エドモン・テストという人物像の構想は1894年頃からはじまったというから、ヴァレリーが23歳くらいのときか。
ムッシュー・テストはありとあらゆる人間の動き、これを把握し監視下に置き、相殺してしまおうと試みる。それは狂気を解毒する力ともなるが、喜びをも無にしてしまう力でもある。いや、テスト氏にしてみれば、まだ未知なるもの、すなわち「自己」を見つけ出すことに情熱を注ぐことが喜びなのかもしれない。しかし、あいにく見つかるのは「わたし」以外のものなのである。

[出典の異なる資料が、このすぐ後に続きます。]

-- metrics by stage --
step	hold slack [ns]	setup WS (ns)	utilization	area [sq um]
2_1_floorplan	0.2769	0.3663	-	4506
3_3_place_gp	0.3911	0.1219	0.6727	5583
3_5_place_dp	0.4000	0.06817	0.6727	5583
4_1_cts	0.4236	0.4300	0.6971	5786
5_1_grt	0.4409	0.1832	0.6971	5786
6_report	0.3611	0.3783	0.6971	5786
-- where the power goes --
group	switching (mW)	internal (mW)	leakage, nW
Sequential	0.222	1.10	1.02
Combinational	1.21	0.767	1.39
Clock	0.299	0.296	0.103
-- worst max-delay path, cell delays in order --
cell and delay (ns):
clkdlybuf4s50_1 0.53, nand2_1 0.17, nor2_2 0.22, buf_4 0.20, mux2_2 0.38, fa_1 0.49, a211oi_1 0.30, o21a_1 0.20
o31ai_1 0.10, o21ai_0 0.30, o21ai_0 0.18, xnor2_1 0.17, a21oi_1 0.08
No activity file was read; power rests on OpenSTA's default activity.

私は難しくてあまりよくわからないのだけれども、『マダム・エミリー・テストの手紙』には感銘を受けた。なにも注釈がなければきわめて神の御心を感じる信仰告白に見えるであろう、彼女の文面はしかし、一人の人間の伴侶としてその伴侶について語る手紙なのである。
これほどまでに「神格化」されたムッシュー・テスト。
だが、その神はただひとつ「未知」を知らないのではないかと思われた。

この一連の連作が書かれた時期はヴァレリー自身も書いてるように、「自己陶酔」のさなかに書かれた。倒錯した理想像というのを解説者は書いていたけれども、まさに「すべてを監視下における強靭な精神」は不安定な内面を抱えた彼にとっては理想的に見えたのに違いない。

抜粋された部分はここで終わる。